Integrity in research analyses

Following last year's spectacular run in the stock market, 2021 has been a year with a different tune altogether.

The trust level of retail investors towards research analysts is at its all-time low.

"It is understandable and I cannot blame retail investors for feeling that way. After all, many were new investors in the stock market and without the necessary experience and, therefore, they relied heavily on those reports or articles that they read," said Chris Eng Poh Yoon, the chief strategy officer of Etiqa Insurance and Takaful — the insurance and takaful arm of Malayan Banking Bhd (Maybank) — on the sentiment of retail investors towards the research fraternity.

The 47-year-old is a highly respected head of research with more than 20 years of experience in the financial services and consulting industry.

His reputation stems from his days as the head of OSK Research where the popular "OSK Boys" trained under him were regarded as among the best research analysts in town.

Many today are heads of research and corporate leaders in Malaysia's capital markets.

After graduating from the University of Cambridge, Eng started out as an engineer at KTA Tenaga. He then joined the consultancy industry before venturing into the world of research in 2004.

Due to his meticulous nature and acumen, he rose quickly to become the director/head of OSK Research within eight years.

"If you're considering a career as a research analyst, it is vital that you have these three characteristics.

"One, you have to love numbers as there is a lot of number crunching. Two, you must be able to present a good story. Lastly, you need to build good relationships with people, including the management, in order to learn about a company and its business.

"A research analyst must have insatiable curiosity. One must be curious enough to want to know about how things work as well as a company's business model. Don't rely only on annual reports. Going to the ground and subscribing to trade magazines are helpful. Most importantly, integrity is key for a research analyst."

Eng's favourite quote is by former United States president Abraham Lincoln, who said "you can fool some of the people all of the time, and all of the people some of the time, but you cannot fool all of the people all of the time".

"One can build the skills as a research analyst based on the three areas mentioned. But you need to have integrity when you write your analysis reports."

Citing the case of the recent run in rubber glove companies that drew a lot of attention before their retracement, Eng said it was an analyst's job to "tell it as it is".

"The analyst must be transparent in terms of the medium to longer term outlook for the company. If the current outlook is great but clouds are there in the horizon, a 'trading' call should be more appropriate. Retailers are not so gullible that the longer term risks should be hidden from them.

"The market can at times be very bearish or bullish, but the majority of the investors are moderates. I noticed that foreign research houses are more aggressive when it comes to their research report."

However, the best practice is for analysts to assess the situation and be objective with their view at all times.

What he misses most about his previous role as a research analyst is the opportunity to meet people and learning all about a business.

In his time as a research analyst, Eng said he visited the operations of all major sectors except mining.

"What other job allows you this kind of privilege? I got to visit different companies, talk to the founders and chief executive officers, and understand their behind-the-scene operations," said Eng.
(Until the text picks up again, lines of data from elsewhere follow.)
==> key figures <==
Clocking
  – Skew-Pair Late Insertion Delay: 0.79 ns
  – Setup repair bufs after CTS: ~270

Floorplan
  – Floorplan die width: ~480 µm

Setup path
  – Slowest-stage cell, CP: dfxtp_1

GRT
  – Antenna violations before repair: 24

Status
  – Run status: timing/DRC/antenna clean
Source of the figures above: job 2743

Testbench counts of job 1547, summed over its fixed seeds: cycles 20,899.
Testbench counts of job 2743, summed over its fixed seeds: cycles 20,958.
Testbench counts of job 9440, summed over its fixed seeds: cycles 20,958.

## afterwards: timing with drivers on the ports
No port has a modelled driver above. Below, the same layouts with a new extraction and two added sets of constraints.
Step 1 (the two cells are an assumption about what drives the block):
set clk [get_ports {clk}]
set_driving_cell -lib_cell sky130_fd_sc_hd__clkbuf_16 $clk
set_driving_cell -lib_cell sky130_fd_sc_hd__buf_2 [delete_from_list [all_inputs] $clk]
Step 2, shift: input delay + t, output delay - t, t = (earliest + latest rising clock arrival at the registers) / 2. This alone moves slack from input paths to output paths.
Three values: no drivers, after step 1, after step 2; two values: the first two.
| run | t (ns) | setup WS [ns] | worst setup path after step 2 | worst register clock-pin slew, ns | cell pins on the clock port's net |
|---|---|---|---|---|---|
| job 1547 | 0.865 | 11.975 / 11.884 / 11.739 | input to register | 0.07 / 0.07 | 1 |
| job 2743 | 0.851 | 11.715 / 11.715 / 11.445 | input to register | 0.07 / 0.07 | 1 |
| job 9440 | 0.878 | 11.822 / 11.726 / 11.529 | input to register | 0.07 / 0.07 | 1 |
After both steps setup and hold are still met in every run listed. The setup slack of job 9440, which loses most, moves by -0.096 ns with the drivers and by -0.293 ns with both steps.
From an optimization exercise on the open Yosys and OpenROAD flow, aimed at small area; shortcuts taken in it are not production practice. Function was checked by simulation only, so behaviour that the tests miss may differ from the original. The clock port is modelled as an ideal driver, which makes a skipped or thinned clock tree look cheaper than it is; a real chip needs a root buffer or a tree. Power figures rest on the tool's default switching activity, not on a simulated workload.

### design/flow/config.mk
export PLATFORM = sky130hd
export DESIGN_NAME = uart_dbg_top
export DESIGN_NICKNAME = uart_dbg_top
export VERILOG_FILES = /design/flow/design.v
export SDC_FILE = /design/flow/constraint.sdc
export NUM_CORES = 4
export LEC_CHECK = 0
export CAP_MARGIN = 0
export CORE_MARGIN = 2
export CORE_UTILIZATION = 65
export SLEW_MARGIN = 0
### design/flow/constraint.sdc
create_clock -name core_clock -period 10.0 [get_ports {clk}]
set_input_delay 2.0000 -clock core_clock [delete_from_list [all_inputs] [get_ports {clk}]]
set_output_delay 2.0000 -clock core_clock [all_outputs]
set_load 0.01 [all_outputs]
### design/flow/design.v
`timescale 1ns/1ps
`default_nettype none
module uart_dbg_top #(
  parameter int unsigned CLKS_PER_BIT = 16,
  parameter int unsigned MEM_AW       = 5
) (
  input  logic        clk,
  input  logic        rst_i,
  input  logic        uart_rx_i,
  output logic        uart_tx_o,
  output logic        exec_valid_o,
  output logic [63:0] exec_addr_o,
  input  logic        done_i,
  input  logic [31:0] exit_code_i
);
  logic [55:0] e_q;
  logic [3:0]  ph_q;
  logic        hp_q, hs_q;
  logic [2:0] sync_q;
  logic [7:0] rc_q;
  logic [7:0] rxs_q;
  logic       rx_s, fall, rx_idle, rx_tick, rx_valid, rx_shift;
  logic [3:0] rx_k;
  assign rx_s     = sync_q[1];
  assign fall     = sync_q[2] & ~sync_q[1];
  assign rx_idle  = (rc_q == 8'd0);
  assign rx_tick  = (rc_q[3:0] == 4'd8);
  assign rx_k     = rc_q[7:4];
  assign rx_valid = rx_tick && (rx_k == 4'd9) && rx_s;
  assign rx_shift = rx_tick && rx_k != 4'd0 && rx_k != 4'd9;
  always_ff @(posedge clk) begin
    if (rst_i) begin
      sync_q <= 3'b111;
      rc_q   <= 8'd0;
    end else begin
      sync_q <= {sync_q[1:0], uart_rx_i};
      if (rx_idle) begin
        rc_q <= {7'd0, fall};
      end else if (rx_tick && ((rx_k == 4'd0 && rx_s) || rx_k == 4'd9)) begin
        rc_q <= 8'd0;
      end else begin
        rc_q <= rc_q + 8'd1;
      end
    end
  end
  always_ff @(posedge clk) begin
    if (rx_shift || hs_q) begin
      rxs_q <= {rx_s, rxs_q[7:1]};
    end
  end
  logic [7:0] tc_q;
  logic       tx_idle, tx_valid, tx_accept, tx_shift;
  logic [3:0] tx_k;
  assign tx_idle   = tc_q[7] & tc_q[5];
  assign tx_k      = tc_q[7:4];
  assign tx_accept = tx_valid & tx_idle;
  always_ff @(posedge clk) begin
    if (rst_i) begin
      tc_q <= 8'd160;
    end else if (tx_accept) begin
      tc_q <= 8'd0;
    end else if (!tx_idle) begin
      tc_q <= tc_q + 8'd1;
    end
  end
  assign tx_shift  = (tc_q[3:0] == 4'd15) && (tx_k != 4'd0) && (!tx_k[3] || tx_k == 4'd8);
  assign uart_tx_o = (tx_k == 4'd0) ? 1'b0 : (tx_k[3] && tx_k != 4'd8) ? 1'b1 : e_q[0];
  logic [15:0] ring_q [16];
  logic        match, mem_wr;
  logic [4:0]  addr;
  logic [7:0]  ring_byte;
  assign addr      = e_q[36:32];
  assign match     = (ph_q == addr[4:1]);
  assign ring_byte = addr[0] ? ring_q[15][15:8] : ring_q[15][7:0];
  always_ff @(posedge clk) begin
    ph_q <= ph_q + 4'd1;
    for (int i = 1; i < 16; i++) ring_q[i] <= ring_q[i-1];
    if (mem_wr) begin
      ring_q[0] <= addr[0] ? {rxs_q, ring_q[15][7:0]} : {ring_q[15][15:8], rxs_q};
    end else begin
      ring_q[0] <= ring_q[15];
    end
  end
  typedef enum logic [2:0] {
    S_IDLE  = 3'b000,
    S_HDR   = 3'b001,
    S_WRITE = 3'b010,
    S_ACK   = 3'b100,
    S_RD    = 3'b101,
    S_EOT   = 3'b110,
    S_EOC   = 3'b111
  } state_e;
  state_e      state_q;
  logic [1:0]  cmd_q;
  logic [3:0]  cnt_q;
  logic [31:0] exit_q;
  logic        pend_q;
  logic        wpend_q;
  logic [15:0] len;
  logic        len_zero, len_one;
  logic        act_q, bw_q, len_ev, ph_last, is_hdr, op_edge, op_q;
  logic        is_cmd, hdr_shift, hdr_last, rd_cap;
  logic [7:0]  tx_byte;
  assign len      = e_q[55:40];
  assign len_zero = (len == 16'd0);
  assign len_one  = (len == 16'd1);
  assign is_cmd    = (rxs_q[7:2] == 6'b000100) && (rxs_q[1:0] != 2'b00);
  assign hdr_last  = (cnt_q == 4'd15);
  assign hdr_shift = (state_q == S_HDR) && rx_valid &&
                     ((cmd_q == 2'b11) ? !hdr_last : (cnt_q == 4'd0 || cnt_q == 4'd8 || cnt_q == 4'd9));
  assign mem_wr    = wpend_q && match;
  assign rd_cap    = (state_q == S_RD) && (tx_k == 4'd9) && match;
  assign tx_valid = state_q[2];
  always_comb begin
    tx_byte = 8'h06;
    if (state_q == S_EOT) tx_byte = 8'h04;
    if (state_q == S_EOC) begin
      if (!cnt_q[2]) begin
        tx_byte = 8'h14;
      end else begin
        case (cnt_q[1:0])
          2'd0:    tx_byte = exit_q[7:0];
          2'd1:    tx_byte = exit_q[15:8];
          2'd2:    tx_byte = exit_q[23:16];
          default: tx_byte = exit_q[31:24];
        endcase
      end
    end
  end
  always_ff @(posedge clk) begin
    if (rst_i) begin
      state_q <= S_IDLE;
      pend_q  <= 1'b0;
    end else begin
      if (done_i && state_q != S_EOC) begin
        exit_q <= exit_code_i;
        pend_q <= 1'b1;
      end
      case (state_q)
        S_IDLE: begin
          if (rx_valid) begin
            if (rxs_q == 8'h06) begin
              cmd_q   <= 2'b00;
              state_q <= S_ACK;
            end else if (is_cmd) begin
              cmd_q   <= rxs_q[1:0];
              cnt_q   <= {rxs_q[1] & rxs_q[0], 3'd0};
              state_q <= S_HDR;
            end
          end else if (pend_q) begin
            pend_q  <= 1'b0;
            cnt_q   <= 4'd11;
            state_q <= S_EOC;
          end
        end
        S_HDR: begin
          if (rx_valid) begin
            cnt_q <= cnt_q + 4'd1;
            if (hdr_last) state_q <= S_ACK;
          end
        end
        S_ACK: begin
          if (tx_accept) begin
            if (cmd_q[1] == cmd_q[0]) state_q <= S_IDLE;
            else if (len_zero)        state_q <= S_EOT;
            else if (cmd_q[1])        state_q <= S_WRITE;
            else                      state_q <= S_RD;
          end
        end
        S_WRITE: begin
          if (rx_valid && len_one) state_q <= S_EOT;
        end
        S_RD: begin
          if (tx_accept && len_one) state_q <= S_EOT;
        end
        S_EOT: begin
          if (tx_accept) state_q <= S_IDLE;
        end
        default: begin
          if (tx_accept) begin
            if (cnt_q == 4'd15) state_q <= S_IDLE;
            else                cnt_q   <= cnt_q + 4'd1;
          end
        end
      endcase
    end
  end
  always_ff @(posedge clk) begin
    if (mem_wr) begin
      wpend_q <= 1'b0;
    end else if (state_q == S_WRITE && rx_valid) begin
      wpend_q <= 1'b1;
    end
  end
  assign ph_last = (ph_q == 4'd15);
  assign len_ev  = (state_q == S_WRITE && rx_valid) || (state_q == S_RD && tx_accept);
  assign is_hdr  = (state_q == S_HDR);
  assign op_edge = is_hdr ? (ph_q[2:0] == 3'd7) : ph_last;
  assign hs_q    = op_q & is_hdr;
  assign act_q   = op_q & ~is_hdr;
  assign bw_q = hp_q;
  always_ff @(posedge clk) begin
    if (op_edge) op_q <= hp_q;
    if (hdr_shift || len_ev)  hp_q <= 1'b1;
    else if (is_hdr)          hp_q <= hp_q & ~op_edge;
    else if (op_q)            hp_q <= hp_q & ~e_q[40];
  end
  always_ff @(posedge clk) begin
    if (hs_q || act_q) begin
      e_q[55]    <= act_q ? (e_q[40] ^ bw_q) : rxs_q[0];
      e_q[54:40] <= e_q[55:41];
    end
    if (hs_q) begin
      e_q[39:37] <= e_q[40:38];
      e_q[31:8]  <= e_q[32:9];
    end
    if (hs_q) begin
      e_q[36:32] <= e_q[37:33];
    end else if (mem_wr || (state_q == S_RD && tx_accept)) begin
      e_q[36:32] <= addr + 5'd1;
    end
    if (hs_q || tx_shift) begin
      e_q[7:0] <= e_q[8:1];
    end else if (rd_cap) begin
      e_q[7:0] <= ring_byte;
    end else if (tx_accept && state_q != S_RD) begin
      e_q[7:0] <= tx_byte;
    end
  end
  assign exec_valid_o = (state_q == S_ACK) && (cmd_q == 2'b11);
  assign exec_addr_o  = {rxs_q, e_q};
endmodule
`default_nettype wire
On how to overcome the trust deficit between the research fraternity and retail investors, his advice is for research analysts to go back to the basics and focus on quality reports instead of churning out quantities.
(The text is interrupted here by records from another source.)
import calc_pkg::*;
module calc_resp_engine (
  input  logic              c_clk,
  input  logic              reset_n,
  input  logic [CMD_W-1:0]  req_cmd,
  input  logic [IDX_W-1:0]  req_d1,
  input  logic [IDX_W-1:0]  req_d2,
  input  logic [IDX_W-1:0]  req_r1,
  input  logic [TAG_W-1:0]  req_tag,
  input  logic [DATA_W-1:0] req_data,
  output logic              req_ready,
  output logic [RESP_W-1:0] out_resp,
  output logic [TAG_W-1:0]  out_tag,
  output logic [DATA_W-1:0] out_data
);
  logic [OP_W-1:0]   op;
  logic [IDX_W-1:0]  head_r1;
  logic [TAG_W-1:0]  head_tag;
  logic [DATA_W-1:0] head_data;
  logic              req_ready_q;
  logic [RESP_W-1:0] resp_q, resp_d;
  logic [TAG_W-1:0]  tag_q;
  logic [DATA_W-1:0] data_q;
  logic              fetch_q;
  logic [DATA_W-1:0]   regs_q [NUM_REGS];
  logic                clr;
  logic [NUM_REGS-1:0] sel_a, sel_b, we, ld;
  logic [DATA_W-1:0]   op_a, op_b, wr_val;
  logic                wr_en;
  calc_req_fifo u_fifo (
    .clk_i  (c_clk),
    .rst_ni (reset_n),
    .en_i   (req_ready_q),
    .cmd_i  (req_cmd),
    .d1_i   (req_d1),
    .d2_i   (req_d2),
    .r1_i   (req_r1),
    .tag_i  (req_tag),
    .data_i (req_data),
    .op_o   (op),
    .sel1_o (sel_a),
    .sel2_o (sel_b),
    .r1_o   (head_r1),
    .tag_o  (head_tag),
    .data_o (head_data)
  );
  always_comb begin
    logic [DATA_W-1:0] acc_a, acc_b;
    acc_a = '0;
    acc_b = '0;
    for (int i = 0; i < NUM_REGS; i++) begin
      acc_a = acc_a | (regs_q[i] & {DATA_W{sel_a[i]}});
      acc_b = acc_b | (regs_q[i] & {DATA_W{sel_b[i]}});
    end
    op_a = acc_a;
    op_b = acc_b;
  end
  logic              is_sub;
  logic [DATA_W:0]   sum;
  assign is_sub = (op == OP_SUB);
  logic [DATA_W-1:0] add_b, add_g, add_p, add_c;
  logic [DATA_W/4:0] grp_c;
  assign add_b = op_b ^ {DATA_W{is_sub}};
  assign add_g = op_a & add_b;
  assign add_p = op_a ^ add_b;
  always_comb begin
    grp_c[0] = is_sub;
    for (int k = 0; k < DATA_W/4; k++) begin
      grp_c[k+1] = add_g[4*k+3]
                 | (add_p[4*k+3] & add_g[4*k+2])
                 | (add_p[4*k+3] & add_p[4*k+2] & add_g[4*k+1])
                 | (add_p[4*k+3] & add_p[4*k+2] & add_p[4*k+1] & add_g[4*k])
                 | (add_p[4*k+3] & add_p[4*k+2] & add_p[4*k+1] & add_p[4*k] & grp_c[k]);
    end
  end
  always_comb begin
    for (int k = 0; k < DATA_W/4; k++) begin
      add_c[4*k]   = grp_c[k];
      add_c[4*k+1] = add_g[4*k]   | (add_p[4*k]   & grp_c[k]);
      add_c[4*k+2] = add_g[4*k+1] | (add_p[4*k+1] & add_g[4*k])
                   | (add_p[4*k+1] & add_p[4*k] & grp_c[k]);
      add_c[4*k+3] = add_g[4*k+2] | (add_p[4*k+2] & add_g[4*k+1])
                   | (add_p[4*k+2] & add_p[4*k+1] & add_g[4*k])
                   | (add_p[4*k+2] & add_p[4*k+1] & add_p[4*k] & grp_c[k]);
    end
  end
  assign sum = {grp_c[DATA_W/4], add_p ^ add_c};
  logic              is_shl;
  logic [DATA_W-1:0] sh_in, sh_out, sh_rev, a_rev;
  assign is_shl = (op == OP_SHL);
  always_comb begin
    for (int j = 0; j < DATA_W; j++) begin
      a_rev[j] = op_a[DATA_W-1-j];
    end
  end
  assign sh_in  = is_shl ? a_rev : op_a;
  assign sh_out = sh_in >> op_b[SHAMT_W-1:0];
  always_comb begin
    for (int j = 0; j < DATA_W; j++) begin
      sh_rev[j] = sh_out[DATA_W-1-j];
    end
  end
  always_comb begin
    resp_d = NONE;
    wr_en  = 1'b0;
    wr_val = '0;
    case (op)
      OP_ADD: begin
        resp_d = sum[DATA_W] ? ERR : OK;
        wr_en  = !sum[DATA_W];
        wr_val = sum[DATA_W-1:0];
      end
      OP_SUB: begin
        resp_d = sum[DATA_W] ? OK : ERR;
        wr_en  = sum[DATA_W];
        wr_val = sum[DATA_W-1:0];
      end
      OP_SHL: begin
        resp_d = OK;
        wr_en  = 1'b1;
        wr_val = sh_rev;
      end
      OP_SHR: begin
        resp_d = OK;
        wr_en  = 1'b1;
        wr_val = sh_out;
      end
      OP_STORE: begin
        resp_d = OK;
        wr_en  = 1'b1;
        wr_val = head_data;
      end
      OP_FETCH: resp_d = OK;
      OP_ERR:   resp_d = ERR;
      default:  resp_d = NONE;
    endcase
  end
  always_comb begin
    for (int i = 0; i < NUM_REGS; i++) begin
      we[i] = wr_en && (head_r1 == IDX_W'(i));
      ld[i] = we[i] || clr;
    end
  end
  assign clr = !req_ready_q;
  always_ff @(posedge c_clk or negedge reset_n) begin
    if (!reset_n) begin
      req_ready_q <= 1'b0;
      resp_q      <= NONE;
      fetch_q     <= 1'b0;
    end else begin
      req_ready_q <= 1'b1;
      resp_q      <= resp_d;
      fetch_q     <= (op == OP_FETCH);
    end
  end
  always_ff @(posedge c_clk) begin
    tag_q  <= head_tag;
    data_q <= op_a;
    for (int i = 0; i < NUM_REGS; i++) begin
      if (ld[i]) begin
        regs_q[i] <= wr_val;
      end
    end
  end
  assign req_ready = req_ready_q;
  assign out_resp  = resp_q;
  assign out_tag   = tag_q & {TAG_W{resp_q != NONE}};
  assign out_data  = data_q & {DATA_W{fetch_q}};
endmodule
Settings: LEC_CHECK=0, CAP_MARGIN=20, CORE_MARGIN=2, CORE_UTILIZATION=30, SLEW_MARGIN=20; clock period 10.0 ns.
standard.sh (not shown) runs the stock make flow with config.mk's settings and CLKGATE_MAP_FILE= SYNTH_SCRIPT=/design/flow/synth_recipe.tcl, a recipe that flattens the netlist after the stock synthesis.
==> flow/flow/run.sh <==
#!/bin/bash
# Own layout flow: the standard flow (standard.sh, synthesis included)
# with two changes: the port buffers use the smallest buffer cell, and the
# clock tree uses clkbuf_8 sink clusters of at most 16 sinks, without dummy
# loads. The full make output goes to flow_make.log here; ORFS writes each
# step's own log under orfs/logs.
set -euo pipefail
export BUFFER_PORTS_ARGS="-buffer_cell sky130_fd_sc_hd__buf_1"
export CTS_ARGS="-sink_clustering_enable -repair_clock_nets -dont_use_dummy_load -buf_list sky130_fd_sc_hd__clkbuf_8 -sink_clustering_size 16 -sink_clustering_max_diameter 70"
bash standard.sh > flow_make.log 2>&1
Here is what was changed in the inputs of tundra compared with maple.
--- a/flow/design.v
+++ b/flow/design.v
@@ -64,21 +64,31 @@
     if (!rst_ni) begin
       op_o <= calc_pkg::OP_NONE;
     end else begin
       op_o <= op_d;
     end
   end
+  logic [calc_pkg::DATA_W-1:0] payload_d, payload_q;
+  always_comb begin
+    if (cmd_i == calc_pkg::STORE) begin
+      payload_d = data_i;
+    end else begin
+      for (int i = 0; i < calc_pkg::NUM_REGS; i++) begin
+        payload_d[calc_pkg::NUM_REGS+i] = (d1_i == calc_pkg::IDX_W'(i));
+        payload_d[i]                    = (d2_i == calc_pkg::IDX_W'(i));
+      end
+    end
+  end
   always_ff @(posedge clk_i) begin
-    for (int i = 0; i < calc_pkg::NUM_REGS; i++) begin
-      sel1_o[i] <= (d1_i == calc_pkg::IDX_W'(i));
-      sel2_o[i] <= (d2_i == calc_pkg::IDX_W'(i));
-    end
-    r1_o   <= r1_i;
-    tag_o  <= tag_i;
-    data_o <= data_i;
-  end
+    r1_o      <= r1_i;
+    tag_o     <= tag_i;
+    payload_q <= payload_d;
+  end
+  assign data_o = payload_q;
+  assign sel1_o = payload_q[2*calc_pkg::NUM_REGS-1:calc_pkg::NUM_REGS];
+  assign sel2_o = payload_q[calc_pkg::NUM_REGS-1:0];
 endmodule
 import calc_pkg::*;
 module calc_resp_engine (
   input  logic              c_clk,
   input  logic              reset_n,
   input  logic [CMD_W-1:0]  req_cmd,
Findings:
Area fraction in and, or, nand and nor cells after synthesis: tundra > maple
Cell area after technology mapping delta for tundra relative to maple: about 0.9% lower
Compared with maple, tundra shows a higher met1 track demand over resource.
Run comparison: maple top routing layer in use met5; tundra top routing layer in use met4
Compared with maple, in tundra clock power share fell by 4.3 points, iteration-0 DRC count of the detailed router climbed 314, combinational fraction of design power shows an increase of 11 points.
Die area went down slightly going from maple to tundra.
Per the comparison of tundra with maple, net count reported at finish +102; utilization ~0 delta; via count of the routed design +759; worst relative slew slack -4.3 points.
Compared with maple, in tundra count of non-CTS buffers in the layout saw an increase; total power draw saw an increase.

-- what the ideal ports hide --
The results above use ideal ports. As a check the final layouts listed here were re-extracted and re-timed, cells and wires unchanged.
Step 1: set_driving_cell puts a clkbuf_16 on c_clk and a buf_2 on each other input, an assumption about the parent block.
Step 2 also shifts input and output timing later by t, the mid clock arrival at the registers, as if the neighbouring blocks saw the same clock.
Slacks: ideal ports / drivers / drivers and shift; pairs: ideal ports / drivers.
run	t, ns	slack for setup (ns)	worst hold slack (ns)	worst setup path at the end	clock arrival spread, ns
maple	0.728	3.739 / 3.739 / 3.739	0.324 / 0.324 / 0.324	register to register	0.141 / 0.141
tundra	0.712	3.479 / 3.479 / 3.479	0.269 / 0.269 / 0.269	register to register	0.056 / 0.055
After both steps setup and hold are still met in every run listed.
For retail investors, one must read widely and not rely solely on any one particular analyst's reports.

Lastly, on cryptocurrencies, he said only the credible ones would survive at the end of the day.

He said currently, most of the cyptocurrencies were highly volatile with wild fluctuations.

"There is a need for them to stabilise before they can become a proper medium of exchange."

The writer was a journalist with the 'New Straits Times' before joining a Fortune Global 500 real estate company. This article is a collaboration between the NST and Tradeview, the author of 'Once Upon A Time In Bursa'.